CAIRO: Egypt’s Dar Al-Ifta, the government-sponsored religious body responsible for issuing fatwas, has condemned Wednesday’s attack on the French satirical magazine Charlie Hebdo “whether it is religiously-motivated or stemmed from reckless actions,” said spokesperson for the institute Ibrahim Negm.
The attack was reportedly launched by two unidentified gunmen targeting the Paris office of the magazine, killing at least 12 people and injuring 10 at time of writing. Leading French newspapers including Le Libration and Le Point have reported that the Editor-in-chief Director and famous French caricaturist Charb was killed in the attack.
In an eyewitness broadcast on French television, two assailants went out of a black car and opened fire on a police officer lying on a sidewalk, after he had been injured in a exchange of fire with them.

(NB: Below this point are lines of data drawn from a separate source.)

`src/rtl/escalonador_movimento_pkg.sv`:
```
// Shared definitions for the movement scheduler.
//   estado_t    : 4-bit FSM state codes, also exported on db_estado
//   sel_cfg_t   : {coordinate mux, increment mux, add/sub} routing triple
//   SEL_ASTEROIDE / SEL_TIRO : routing for asteroid and shot items
package escalonador_movimento_pkg;

  typedef enum logic [3:0] {
    OCIOSO       = 4'd0,
    ESPERA_TICK  = 4'd1,
    SELECIONA    = 4'd2,
    CALCULA      = 4'd3,
    GRAVA        = 4'd4,
    CALCULA_TIRO = 4'd5,
    GRAVA_TIRO   = 4'd6,
    FIM          = 4'd7
  } estado_t;

  typedef struct packed {
    logic coor;        // 0 = asteroid coordinate, 1 = shot coordinate
    logic incremento;  // 0 = asteroid step, 1 = shot step
    logic sum_sub;     // 0 = add, 1 = subtract
  } sel_cfg_t;

  localparam sel_cfg_t SEL_ASTEROIDE = '{coor: 1'b0, incremento: 1'b0, sum_sub: 1'b0};
  localparam sel_cfg_t SEL_TIRO      = '{coor: 1'b1, incremento: 1'b1, sum_sub: 1'b1};

endpackage

```
`src/rtl/escalonador_movimento_contador_tick.sv`:
```
// contador_tick: modulo-MODULO counter that produces the movement tick.
//   clock    : system clock
//   reset    : asynchronous active-low reset
//   habilita : count enable; when low the count is held at 0
//   tick     : one-cycle pulse on the terminal count (MODULO-1)
module contador_tick #(
  parameter int unsigned MODULO = 25000000
) (
  input  logic clock,
  input  logic reset,
  input  logic habilita,
  output logic tick
);

  localparam int unsigned W = (MODULO > 1) ? $clog2(MODULO) : 1;
  localparam logic [W-1:0] ULTIMO = W'(MODULO - 1);

  logic [W-1:0] cnt_q, cnt_d;

  always_comb begin
    tick  = habilita && (cnt_q == ULTIMO);
    cnt_d = cnt_q;
    if (!habilita) begin
      cnt_d = '0;
    end else if (cnt_q == ULTIMO) begin
      cnt_d = '0;
    end else begin
      cnt_d = cnt_q + W'(1);
    end
  end

  always_ff @(posedge clock or negedge reset) begin
    if (!reset) begin
      cnt_q <= '0;
    end else begin
      cnt_q <= cnt_d;
    end
  end

endmodule

```
`src/rtl/escalonador_movimento.sv`:
```
// escalonador_movimento: sequences asteroid slots and the shot through the
// shared coordinate adder once per movement tick.
//   clock, reset          : clock and asynchronous active-low reset
//   habilita              : run enable from the control unit; low aborts to OCIOSO
//   ativo                 : asteroid active mask, captured at sweep start
//   tiro_pedido           : one-cycle request to move the shot
//   sel_asteroide         : asteroid slot routed to the adder
//   select_mux_coor/_incremento, select_sum_sub : adder routing
//   enable_reg_asteroide  : one-hot asteroid write enable (GRAVA)
//   enable_reg_tiro       : shot register write enable (GRAVA_TIRO)
//   fim_rodada            : pulse in the last cycle of a sweep
//   erro_overrun          : sticky, a tick arrived while one was still pending
//   db_estado             : current state code
module escalonador_movimento
  import escalonador_movimento_pkg::*;
#(
  parameter int unsigned N_AST       = 4,
  parameter int unsigned TICK_CICLOS = 25000000
) (
  input  logic                     clock,
  input  logic                     reset,
  input  logic                     habilita,
  input  logic [N_AST-1:0]         ativo,
  input  logic                     tiro_pedido,
  output logic [$clog2(N_AST)-1:0] sel_asteroide,
  output logic                     select_mux_coor,
  output logic                     select_mux_incremento,
  output logic                     select_sum_sub,
  output logic [N_AST-1:0]         enable_reg_asteroide,
  output logic                     enable_reg_tiro,
  output logic                     fim_rodada,
  output logic                     erro_overrun,
  output logic [3:0]               db_estado
);

  localparam int unsigned SEL_W = $clog2(N_AST);

  estado_t          estado_q, estado_d;
  logic             tick;
  logic             tiro_pend_q, tiro_pend_d;
  logic             tick_pend_q, tick_pend_d;
  logic             erro_q, erro_d;
  logic [N_AST-1:0] pend_ast_q, pend_ast_d;
  logic [SEL_W-1:0] sel_q, sel_d;
  logic [SEL_W-1:0] prox_idx;
  logic             achado;
  sel_cfg_t         cfg;

  contador_tick #(
    .MODULO(TICK_CICLOS)
  ) u_contador_tick (
    .clock   (clock),
    .reset   (reset),
    .habilita(habilita),
    .tick    (tick)
  );

  // Lowest pending asteroid slot.
  always_comb begin
    prox_idx = '0;
    achado   = 1'b0;
    for (int unsigned i = 0; i < N_AST; i++) begin
      if (!achado && pend_ast_q[SEL_W'(i)]) begin
        prox_idx = SEL_W'(i);
        achado   = 1'b1;
      end
    end
  end

  // State register.
  always_ff @(posedge clock or negedge reset) begin
    if (!reset) begin
      estado_q <= OCIOSO;
    end else begin
      estado_q <= estado_d;
    end
  end

  // Next-state logic.
  always_comb begin
    estado_d = estado_q;
    unique case (estado_q)
      OCIOSO:       if (habilita) estado_d = ESPERA_TICK;
      ESPERA_TICK:  if (tick_pend_q) estado_d = SELECIONA;
      SELECIONA: begin
        if (tiro_pend_q) begin
          estado_d = CALCULA_TIRO;
        end else if (achado) begin
          estado_d = CALCULA;
        end else begin
          estado_d = FIM;
        end
      end
      CALCULA:      estado_d = GRAVA;
      GRAVA:        estado_d = SELECIONA;
      CALCULA_TIRO: estado_d = GRAVA_TIRO;
      GRAVA_TIRO:   estado_d = SELECIONA;
      FIM:          estado_d = ESPERA_TICK;
      default:      estado_d = OCIOSO;
    endcase
    if (!habilita) begin
      estado_d = OCIOSO;
    end
  end

  // Pending flags, sweep mask and selected slot.
  always_comb begin
    tiro_pend_d = tiro_pend_q;
    tick_pend_d = tick_pend_q;
    pend_ast_d  = pend_ast_q;
    sel_d       = sel_q;
    erro_d      = erro_q | (tick & tick_pend_q);

    if (estado_q == GRAVA_TIRO) tiro_pend_d = 1'b0;
    if (tiro_pedido)            tiro_pend_d = 1'b1;

    // A tick coinciding with the pending-clear keeps the flag set.
    if (estado_q == ESPERA_TICK && tick_pend_q) begin
      tick_pend_d = 1'b0;
      pend_ast_d  = ativo;
    end
    if (tick) tick_pend_d = 1'b1;

    if (estado_q == GRAVA) pend_ast_d[sel_q] = 1'b0;

    if (estado_q == SELECIONA && !tiro_pend_q && achado) sel_d = prox_idx;

    // Abort: drop all pending work; the overrun flag survives.
    if (!habilita) begin
      tiro_pend_d = 1'b0;
      tick_pend_d = 1'b0;
      pend_ast_d  = '0;
      sel_d       = '0;
    end
  end

  always_ff @(posedge clock or negedge reset) begin
    if (!reset) begin
      tiro_pend_q <= 1'b0;
      tick_pend_q <= 1'b0;
      erro_q      <= 1'b0;
      pend_ast_q  <= '0;
      sel_q       <= '0;
    end else begin
      tiro_pend_q <= tiro_pend_d;
      tick_pend_q <= tick_pend_d;
      erro_q      <= erro_d;
      pend_ast_q  <= pend_ast_d;
      sel_q       <= sel_d;
    end
  end

  // Output logic. Enables are also gated by habilita so an abort never writes.
  always_comb begin
    cfg                  = SEL_ASTEROIDE;
    enable_reg_asteroide = '0;
    enable_reg_tiro      = 1'b0;
    fim_rodada           = 1'b0;
    unique case (estado_q)
      CALCULA_TIRO: cfg = SEL_TIRO;
      GRAVA_TIRO: begin
        cfg             = SEL_TIRO;
        enable_reg_tiro = habilita;
      end
      GRAVA:        enable_reg_asteroide[sel_q] = habilita;
      FIM:          fim_rodada = 1'b1;
      default:      cfg = SEL_ASTEROIDE;
    endcase
  end

  assign select_mux_coor       = cfg.coor;
  assign select_mux_incremento = cfg.incremento;
  assign select_sum_sub        = cfg.sum_sub;
  assign sel_asteroide         = sel_q;
  assign erro_overrun          = erro_q;
  assign db_estado             = estado_q;

endmodule
```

In another video, “Allah Akbar,” or “Allah is great,” is heard shouted.
The identities of the perpetrators have not yet been identified, and the French police were reported by BBC to have launched a major operation in the Paris area in their hunt for the attackers.
The magazine has a history of being under scrutiny after publishing caricature of the Prophet Muhammad; it was fire bombed in November 2011.
The latest tweet on Charlie Hebdo’s account on Twitter was featuring the leader of the Islamic State group (ISIS), Abu Bakr al-Baghdadi.
The Minister of Foreign Affairs Sameh Shokry condemned “in the strongest terms” the “terrorist” attack that took place in Paris, and he offered Egypt’s condolences to the French government and people, according to a Wednesday statement.
Negm told The Cairo Post he called on all Islamic organizations in France to officially condemn this crime and “to explain the Islamic vision regarding the respect of the right to freedom of expression as a basic guarantor for the democratic process in the whole world.”
He said that those who committed the attacks are seen by all religions as “devoid of humanity and Islam is innocent of such attacks.”
Dar Al-Ifta has previously denounced extremism practiced by Islamic militant groups in Egypt and abroad. Such high-profile extremism is widely viewed as contributing to the growth of Islamophobia. The prestigious Islamic institute has recently launched an international campaign to “correct a distorted view of Islam.”
Negm has also called on the French government to protect Muslims living in France from retaliatory attacks following the attack. He also requested the French government not to rush and associate the attack with Islam, and urged for speedy investigations into the attack to reveal the perpetrators’ identities.